YOUR OBJECTIVE: Using the data below, count the lines that carry the string "summary" and write only the count.
==== PROVIDED DATA
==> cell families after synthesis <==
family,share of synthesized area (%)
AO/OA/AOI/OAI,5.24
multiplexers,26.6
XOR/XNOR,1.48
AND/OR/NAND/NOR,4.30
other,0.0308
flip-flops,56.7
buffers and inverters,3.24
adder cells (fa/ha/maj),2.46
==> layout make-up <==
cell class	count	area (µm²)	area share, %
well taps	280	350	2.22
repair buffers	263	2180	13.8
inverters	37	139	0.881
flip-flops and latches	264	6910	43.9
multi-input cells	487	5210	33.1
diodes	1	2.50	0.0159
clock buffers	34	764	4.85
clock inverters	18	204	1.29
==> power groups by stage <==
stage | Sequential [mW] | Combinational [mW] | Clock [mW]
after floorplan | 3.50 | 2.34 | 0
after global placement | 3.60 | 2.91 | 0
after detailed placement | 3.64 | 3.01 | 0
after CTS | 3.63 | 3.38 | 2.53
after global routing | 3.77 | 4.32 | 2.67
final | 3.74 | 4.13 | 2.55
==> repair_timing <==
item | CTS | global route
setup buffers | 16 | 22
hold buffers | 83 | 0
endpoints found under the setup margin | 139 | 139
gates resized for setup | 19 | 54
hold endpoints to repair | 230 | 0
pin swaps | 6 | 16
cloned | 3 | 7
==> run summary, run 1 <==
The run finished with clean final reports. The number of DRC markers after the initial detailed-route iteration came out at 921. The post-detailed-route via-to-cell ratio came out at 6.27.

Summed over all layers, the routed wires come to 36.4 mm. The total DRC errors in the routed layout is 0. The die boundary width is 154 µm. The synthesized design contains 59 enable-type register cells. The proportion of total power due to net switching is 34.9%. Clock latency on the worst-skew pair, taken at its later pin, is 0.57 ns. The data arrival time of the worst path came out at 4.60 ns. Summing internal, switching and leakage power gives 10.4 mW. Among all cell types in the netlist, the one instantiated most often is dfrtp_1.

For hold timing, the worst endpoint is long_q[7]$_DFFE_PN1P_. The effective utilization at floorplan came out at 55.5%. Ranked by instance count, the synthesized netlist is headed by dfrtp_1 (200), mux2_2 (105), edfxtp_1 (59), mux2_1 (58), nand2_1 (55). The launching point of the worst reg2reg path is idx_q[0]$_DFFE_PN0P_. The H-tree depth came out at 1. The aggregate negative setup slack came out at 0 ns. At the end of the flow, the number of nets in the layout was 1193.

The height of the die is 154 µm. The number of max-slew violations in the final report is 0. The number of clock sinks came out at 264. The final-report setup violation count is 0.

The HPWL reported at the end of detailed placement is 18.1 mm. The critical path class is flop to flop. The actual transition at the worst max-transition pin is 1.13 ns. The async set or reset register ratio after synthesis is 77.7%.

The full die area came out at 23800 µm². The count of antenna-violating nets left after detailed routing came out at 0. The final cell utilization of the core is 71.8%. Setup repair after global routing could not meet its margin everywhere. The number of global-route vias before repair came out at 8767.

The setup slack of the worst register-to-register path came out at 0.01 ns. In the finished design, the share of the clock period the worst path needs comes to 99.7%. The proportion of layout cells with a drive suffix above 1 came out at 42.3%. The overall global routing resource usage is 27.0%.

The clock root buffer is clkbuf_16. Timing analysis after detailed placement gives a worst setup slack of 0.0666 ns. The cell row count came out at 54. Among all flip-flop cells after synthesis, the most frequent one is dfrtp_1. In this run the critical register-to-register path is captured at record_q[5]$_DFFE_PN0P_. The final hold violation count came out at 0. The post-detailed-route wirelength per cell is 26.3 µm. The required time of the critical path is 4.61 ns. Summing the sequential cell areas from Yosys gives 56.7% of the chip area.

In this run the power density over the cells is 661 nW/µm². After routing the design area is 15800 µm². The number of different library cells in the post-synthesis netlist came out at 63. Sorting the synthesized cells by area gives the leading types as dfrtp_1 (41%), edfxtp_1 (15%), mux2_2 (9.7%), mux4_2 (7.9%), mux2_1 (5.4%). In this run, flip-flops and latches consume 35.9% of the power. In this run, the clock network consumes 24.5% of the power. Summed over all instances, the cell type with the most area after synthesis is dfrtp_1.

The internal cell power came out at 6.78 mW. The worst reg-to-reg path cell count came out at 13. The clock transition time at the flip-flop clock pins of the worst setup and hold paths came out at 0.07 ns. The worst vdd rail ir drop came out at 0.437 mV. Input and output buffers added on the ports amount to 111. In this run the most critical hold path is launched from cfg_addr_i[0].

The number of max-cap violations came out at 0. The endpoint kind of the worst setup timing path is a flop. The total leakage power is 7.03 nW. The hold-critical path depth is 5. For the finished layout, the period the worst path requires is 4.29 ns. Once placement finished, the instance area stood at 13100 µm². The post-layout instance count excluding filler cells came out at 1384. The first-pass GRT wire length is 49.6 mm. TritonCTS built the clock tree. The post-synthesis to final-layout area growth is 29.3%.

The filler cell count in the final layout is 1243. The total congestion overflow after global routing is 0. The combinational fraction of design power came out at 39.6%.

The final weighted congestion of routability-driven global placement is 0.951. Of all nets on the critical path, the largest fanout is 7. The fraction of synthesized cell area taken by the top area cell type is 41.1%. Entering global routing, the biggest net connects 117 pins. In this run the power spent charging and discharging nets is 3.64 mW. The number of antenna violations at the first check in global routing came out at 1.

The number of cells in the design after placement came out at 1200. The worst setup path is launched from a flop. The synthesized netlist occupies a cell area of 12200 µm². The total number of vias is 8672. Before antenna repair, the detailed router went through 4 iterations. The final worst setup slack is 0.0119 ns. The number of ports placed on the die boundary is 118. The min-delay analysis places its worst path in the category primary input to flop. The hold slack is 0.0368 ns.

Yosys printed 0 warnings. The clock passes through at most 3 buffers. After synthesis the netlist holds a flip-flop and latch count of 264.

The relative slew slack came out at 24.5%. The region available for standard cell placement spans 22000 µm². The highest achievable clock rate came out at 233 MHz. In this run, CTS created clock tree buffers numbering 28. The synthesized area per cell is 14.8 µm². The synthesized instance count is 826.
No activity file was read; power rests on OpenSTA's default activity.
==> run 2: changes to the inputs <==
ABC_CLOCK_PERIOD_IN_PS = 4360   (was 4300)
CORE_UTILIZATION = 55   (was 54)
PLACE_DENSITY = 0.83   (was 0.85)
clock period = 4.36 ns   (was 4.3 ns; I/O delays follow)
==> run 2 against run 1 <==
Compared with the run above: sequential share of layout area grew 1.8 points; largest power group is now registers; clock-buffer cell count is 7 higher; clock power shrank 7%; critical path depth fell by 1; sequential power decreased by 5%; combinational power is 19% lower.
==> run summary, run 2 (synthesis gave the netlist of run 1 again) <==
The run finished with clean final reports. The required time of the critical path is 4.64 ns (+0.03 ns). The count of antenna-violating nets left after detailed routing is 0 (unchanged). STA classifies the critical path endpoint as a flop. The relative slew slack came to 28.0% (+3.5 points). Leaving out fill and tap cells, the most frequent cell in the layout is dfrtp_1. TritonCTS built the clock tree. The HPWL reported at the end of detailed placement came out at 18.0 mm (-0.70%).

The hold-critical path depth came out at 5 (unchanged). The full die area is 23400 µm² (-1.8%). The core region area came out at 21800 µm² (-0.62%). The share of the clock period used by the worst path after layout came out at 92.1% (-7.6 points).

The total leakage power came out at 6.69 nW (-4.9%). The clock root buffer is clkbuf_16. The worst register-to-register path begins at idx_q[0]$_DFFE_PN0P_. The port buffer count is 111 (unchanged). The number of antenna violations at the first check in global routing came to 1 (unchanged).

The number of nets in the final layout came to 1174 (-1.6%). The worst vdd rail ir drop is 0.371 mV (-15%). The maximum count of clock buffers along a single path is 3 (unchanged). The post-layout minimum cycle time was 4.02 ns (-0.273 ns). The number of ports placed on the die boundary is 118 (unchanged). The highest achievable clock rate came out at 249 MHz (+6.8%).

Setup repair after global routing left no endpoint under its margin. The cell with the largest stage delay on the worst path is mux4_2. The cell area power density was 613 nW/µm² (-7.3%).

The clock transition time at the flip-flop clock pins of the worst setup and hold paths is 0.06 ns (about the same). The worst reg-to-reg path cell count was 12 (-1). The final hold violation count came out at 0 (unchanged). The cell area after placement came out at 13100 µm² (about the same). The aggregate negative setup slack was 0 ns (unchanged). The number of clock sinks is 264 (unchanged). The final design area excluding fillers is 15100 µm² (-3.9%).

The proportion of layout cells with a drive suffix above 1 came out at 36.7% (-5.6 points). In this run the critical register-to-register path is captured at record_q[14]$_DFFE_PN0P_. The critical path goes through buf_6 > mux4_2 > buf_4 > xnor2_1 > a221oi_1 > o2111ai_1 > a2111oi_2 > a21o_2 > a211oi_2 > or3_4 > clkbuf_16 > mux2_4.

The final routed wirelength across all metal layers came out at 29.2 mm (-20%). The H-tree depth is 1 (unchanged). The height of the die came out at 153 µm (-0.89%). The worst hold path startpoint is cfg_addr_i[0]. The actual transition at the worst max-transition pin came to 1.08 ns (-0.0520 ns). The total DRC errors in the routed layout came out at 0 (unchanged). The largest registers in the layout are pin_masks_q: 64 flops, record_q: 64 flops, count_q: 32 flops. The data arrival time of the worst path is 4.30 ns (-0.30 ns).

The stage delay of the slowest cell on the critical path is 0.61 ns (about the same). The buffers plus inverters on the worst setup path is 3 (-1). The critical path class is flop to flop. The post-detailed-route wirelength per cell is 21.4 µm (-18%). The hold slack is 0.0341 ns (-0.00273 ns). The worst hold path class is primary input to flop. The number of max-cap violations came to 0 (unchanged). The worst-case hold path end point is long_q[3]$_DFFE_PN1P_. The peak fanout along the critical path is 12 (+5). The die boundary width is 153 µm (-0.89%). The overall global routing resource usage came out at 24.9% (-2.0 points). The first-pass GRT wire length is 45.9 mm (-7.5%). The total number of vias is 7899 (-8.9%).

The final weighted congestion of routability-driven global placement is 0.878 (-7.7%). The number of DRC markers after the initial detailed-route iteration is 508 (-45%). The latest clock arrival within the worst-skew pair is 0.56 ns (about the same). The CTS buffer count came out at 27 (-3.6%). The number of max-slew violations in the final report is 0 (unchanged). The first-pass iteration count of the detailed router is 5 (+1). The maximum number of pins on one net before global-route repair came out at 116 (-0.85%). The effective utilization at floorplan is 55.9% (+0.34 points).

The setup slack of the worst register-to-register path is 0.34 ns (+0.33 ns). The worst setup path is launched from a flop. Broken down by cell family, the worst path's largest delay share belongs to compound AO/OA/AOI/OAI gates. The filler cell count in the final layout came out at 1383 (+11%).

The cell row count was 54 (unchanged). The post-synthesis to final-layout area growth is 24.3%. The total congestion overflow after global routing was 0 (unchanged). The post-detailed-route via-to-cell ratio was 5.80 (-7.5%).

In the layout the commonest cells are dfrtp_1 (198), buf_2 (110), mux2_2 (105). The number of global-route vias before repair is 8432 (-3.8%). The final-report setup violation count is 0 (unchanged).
========
==== PROVIDED DATA
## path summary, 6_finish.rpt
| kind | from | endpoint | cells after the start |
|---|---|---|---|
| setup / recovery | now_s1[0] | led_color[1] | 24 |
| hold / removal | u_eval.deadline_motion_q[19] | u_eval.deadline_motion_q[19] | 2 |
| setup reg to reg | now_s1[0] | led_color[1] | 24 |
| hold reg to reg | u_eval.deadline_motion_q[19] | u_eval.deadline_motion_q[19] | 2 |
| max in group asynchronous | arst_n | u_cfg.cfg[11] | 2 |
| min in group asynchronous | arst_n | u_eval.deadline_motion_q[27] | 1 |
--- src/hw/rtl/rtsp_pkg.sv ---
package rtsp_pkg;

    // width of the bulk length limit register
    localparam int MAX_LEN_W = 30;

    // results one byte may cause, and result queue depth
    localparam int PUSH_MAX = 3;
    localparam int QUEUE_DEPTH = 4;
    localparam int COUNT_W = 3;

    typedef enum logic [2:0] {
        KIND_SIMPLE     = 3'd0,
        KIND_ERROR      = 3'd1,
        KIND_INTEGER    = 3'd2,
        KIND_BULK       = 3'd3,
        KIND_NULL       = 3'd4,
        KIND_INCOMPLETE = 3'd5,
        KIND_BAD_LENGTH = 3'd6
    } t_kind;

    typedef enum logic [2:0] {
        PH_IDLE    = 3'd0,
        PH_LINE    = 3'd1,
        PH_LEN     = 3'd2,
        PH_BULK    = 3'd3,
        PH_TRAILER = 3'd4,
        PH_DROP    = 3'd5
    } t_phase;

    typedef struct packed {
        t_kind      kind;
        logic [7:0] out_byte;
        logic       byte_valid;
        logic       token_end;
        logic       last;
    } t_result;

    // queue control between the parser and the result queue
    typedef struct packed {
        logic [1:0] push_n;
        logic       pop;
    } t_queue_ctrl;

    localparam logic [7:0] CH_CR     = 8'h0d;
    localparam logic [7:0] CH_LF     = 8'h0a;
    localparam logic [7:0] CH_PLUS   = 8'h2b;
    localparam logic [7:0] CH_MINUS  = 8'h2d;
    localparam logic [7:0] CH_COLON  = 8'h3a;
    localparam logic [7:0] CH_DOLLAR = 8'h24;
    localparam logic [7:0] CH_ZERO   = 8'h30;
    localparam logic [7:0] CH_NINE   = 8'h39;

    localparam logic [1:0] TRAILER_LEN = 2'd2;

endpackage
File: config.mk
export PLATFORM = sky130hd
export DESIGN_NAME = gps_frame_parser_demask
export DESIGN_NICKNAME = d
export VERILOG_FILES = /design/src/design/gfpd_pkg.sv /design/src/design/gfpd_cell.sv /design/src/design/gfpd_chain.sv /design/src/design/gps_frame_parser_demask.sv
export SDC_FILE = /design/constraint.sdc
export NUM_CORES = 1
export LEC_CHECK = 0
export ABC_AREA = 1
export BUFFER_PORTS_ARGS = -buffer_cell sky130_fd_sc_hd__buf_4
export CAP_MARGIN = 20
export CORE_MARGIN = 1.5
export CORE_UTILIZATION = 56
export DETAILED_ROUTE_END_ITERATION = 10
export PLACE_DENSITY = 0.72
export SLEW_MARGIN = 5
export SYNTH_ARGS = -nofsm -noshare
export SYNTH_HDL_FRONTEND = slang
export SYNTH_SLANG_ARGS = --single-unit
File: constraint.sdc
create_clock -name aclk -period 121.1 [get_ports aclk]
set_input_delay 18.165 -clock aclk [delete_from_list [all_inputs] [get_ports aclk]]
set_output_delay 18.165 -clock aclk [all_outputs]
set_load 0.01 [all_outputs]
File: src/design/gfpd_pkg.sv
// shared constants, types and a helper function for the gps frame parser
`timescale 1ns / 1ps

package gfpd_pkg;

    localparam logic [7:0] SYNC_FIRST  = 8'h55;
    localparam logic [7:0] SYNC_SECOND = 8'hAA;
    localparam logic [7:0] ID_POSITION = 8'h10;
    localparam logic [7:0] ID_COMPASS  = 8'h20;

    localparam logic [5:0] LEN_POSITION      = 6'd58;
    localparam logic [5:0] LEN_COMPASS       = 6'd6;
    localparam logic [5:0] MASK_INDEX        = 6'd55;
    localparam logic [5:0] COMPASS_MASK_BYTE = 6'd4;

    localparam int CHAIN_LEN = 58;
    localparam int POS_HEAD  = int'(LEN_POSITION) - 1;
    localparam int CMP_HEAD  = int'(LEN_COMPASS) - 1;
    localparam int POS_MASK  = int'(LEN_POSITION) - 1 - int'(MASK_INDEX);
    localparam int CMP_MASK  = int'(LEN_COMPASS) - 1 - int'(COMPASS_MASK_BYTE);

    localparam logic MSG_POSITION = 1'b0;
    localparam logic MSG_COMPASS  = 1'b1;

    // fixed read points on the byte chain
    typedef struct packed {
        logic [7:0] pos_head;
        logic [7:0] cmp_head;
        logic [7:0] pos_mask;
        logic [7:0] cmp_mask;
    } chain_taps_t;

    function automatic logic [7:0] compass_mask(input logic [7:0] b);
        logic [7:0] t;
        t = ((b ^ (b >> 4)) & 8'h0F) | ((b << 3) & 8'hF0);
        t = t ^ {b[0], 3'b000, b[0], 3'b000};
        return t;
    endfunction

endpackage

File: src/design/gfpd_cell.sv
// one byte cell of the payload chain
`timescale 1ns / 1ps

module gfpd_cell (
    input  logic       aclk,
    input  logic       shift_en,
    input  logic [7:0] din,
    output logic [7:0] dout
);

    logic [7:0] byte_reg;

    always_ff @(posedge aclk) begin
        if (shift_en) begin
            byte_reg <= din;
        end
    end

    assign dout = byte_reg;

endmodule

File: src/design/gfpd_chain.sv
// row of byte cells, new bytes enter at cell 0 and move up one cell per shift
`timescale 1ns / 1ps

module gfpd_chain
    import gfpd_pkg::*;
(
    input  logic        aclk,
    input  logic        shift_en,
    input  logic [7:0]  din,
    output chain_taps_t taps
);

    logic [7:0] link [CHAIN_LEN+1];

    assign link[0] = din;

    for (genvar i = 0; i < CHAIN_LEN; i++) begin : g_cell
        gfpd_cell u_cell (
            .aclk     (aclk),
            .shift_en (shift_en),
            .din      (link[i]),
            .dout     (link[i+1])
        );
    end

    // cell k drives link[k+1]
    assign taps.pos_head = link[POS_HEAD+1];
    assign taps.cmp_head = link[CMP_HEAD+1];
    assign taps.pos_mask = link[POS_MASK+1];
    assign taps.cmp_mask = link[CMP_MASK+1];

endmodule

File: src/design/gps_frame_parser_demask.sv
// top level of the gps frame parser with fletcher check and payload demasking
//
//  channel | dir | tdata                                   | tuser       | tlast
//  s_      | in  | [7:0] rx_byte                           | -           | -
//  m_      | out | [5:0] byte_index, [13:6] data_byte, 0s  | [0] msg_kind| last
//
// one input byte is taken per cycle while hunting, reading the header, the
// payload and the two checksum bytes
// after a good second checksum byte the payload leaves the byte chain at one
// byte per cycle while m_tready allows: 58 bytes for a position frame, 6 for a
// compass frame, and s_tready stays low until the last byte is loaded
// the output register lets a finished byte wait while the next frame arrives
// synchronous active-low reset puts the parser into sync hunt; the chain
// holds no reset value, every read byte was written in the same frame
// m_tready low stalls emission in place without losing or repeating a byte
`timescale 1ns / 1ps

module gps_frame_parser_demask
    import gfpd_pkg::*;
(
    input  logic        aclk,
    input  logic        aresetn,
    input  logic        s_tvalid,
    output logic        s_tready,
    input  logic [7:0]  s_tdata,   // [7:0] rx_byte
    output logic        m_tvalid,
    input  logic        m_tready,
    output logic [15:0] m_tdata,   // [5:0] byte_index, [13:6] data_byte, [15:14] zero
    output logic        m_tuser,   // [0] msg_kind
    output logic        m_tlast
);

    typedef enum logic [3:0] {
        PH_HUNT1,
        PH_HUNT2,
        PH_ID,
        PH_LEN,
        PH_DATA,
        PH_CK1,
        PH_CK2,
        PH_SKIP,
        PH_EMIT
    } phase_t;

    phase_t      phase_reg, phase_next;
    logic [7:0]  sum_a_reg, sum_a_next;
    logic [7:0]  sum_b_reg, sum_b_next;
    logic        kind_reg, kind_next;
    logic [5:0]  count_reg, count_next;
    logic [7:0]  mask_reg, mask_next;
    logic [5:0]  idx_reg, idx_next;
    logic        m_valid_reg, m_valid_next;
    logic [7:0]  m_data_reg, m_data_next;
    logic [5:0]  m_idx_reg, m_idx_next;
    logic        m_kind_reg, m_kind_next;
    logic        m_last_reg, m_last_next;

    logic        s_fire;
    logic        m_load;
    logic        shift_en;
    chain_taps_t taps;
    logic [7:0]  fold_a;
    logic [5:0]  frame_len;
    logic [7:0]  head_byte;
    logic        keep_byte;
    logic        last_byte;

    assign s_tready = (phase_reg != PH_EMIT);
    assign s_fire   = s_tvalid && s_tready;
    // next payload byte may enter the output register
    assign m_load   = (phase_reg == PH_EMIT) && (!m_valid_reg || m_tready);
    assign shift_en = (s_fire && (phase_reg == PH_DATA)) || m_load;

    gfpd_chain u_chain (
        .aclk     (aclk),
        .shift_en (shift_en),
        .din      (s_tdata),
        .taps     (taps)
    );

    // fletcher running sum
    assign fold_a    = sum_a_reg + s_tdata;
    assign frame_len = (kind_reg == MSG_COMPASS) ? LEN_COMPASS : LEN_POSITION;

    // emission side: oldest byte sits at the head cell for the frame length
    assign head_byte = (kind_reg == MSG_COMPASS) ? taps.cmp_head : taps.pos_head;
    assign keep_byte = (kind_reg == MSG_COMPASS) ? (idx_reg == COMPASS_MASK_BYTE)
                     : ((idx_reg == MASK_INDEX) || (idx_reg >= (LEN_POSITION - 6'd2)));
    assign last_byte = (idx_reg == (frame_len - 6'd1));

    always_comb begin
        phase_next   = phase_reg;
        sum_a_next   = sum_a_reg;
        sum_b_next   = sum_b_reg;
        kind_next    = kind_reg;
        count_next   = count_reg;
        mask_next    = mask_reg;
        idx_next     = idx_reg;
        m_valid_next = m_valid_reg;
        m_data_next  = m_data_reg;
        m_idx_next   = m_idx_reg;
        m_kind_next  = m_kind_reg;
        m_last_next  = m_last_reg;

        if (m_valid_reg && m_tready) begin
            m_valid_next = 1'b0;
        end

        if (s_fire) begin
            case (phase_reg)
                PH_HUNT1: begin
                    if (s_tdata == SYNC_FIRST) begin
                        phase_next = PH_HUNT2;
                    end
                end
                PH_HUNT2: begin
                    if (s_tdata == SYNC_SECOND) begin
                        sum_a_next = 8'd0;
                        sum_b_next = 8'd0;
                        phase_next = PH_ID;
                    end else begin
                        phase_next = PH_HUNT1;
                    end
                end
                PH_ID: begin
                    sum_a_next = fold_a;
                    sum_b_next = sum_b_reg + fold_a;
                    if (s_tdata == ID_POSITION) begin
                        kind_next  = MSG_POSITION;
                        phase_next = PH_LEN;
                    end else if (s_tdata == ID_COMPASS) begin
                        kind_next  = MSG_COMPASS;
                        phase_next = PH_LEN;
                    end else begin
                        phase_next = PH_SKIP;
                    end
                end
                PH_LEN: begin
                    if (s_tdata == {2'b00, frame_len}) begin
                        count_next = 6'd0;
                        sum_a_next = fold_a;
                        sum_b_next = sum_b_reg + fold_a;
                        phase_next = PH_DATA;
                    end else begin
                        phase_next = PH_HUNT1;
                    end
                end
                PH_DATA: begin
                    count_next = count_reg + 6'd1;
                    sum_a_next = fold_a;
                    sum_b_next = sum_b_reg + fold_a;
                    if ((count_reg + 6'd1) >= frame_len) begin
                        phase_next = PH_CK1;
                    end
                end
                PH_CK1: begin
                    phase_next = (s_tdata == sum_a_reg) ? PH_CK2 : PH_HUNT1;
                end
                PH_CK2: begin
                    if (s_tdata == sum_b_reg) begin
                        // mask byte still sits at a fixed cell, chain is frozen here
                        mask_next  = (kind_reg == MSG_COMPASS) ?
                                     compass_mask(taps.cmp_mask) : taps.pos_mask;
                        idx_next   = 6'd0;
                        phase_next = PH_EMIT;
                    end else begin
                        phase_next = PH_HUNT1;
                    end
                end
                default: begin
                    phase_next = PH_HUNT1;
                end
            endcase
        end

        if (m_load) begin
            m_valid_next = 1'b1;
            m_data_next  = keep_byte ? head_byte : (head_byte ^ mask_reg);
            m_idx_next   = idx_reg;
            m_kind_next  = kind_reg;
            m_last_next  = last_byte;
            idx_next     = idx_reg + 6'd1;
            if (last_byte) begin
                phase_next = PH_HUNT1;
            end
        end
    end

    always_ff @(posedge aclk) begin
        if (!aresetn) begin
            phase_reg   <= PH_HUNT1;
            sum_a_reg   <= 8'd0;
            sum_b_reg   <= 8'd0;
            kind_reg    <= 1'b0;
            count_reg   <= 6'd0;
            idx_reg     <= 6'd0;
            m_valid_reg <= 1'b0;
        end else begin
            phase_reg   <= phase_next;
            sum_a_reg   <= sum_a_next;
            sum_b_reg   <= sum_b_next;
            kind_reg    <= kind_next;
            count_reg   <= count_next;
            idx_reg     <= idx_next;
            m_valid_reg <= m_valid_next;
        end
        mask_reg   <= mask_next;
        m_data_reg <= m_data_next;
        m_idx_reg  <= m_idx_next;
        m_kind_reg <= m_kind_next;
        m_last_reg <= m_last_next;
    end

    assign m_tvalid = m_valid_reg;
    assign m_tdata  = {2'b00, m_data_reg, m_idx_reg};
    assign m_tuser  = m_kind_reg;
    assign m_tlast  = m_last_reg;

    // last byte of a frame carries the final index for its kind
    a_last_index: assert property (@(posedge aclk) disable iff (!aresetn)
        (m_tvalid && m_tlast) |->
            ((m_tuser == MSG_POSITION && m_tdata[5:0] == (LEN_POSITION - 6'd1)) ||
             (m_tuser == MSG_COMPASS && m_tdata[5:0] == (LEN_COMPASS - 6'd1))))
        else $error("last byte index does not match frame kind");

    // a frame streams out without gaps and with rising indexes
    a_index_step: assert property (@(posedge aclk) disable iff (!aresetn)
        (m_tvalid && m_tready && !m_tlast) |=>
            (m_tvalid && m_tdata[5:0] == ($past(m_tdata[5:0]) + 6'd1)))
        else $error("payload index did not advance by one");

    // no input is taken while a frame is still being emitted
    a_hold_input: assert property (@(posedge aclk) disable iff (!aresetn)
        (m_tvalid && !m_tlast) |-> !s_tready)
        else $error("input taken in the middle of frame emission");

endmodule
========
THE ANSWER: 3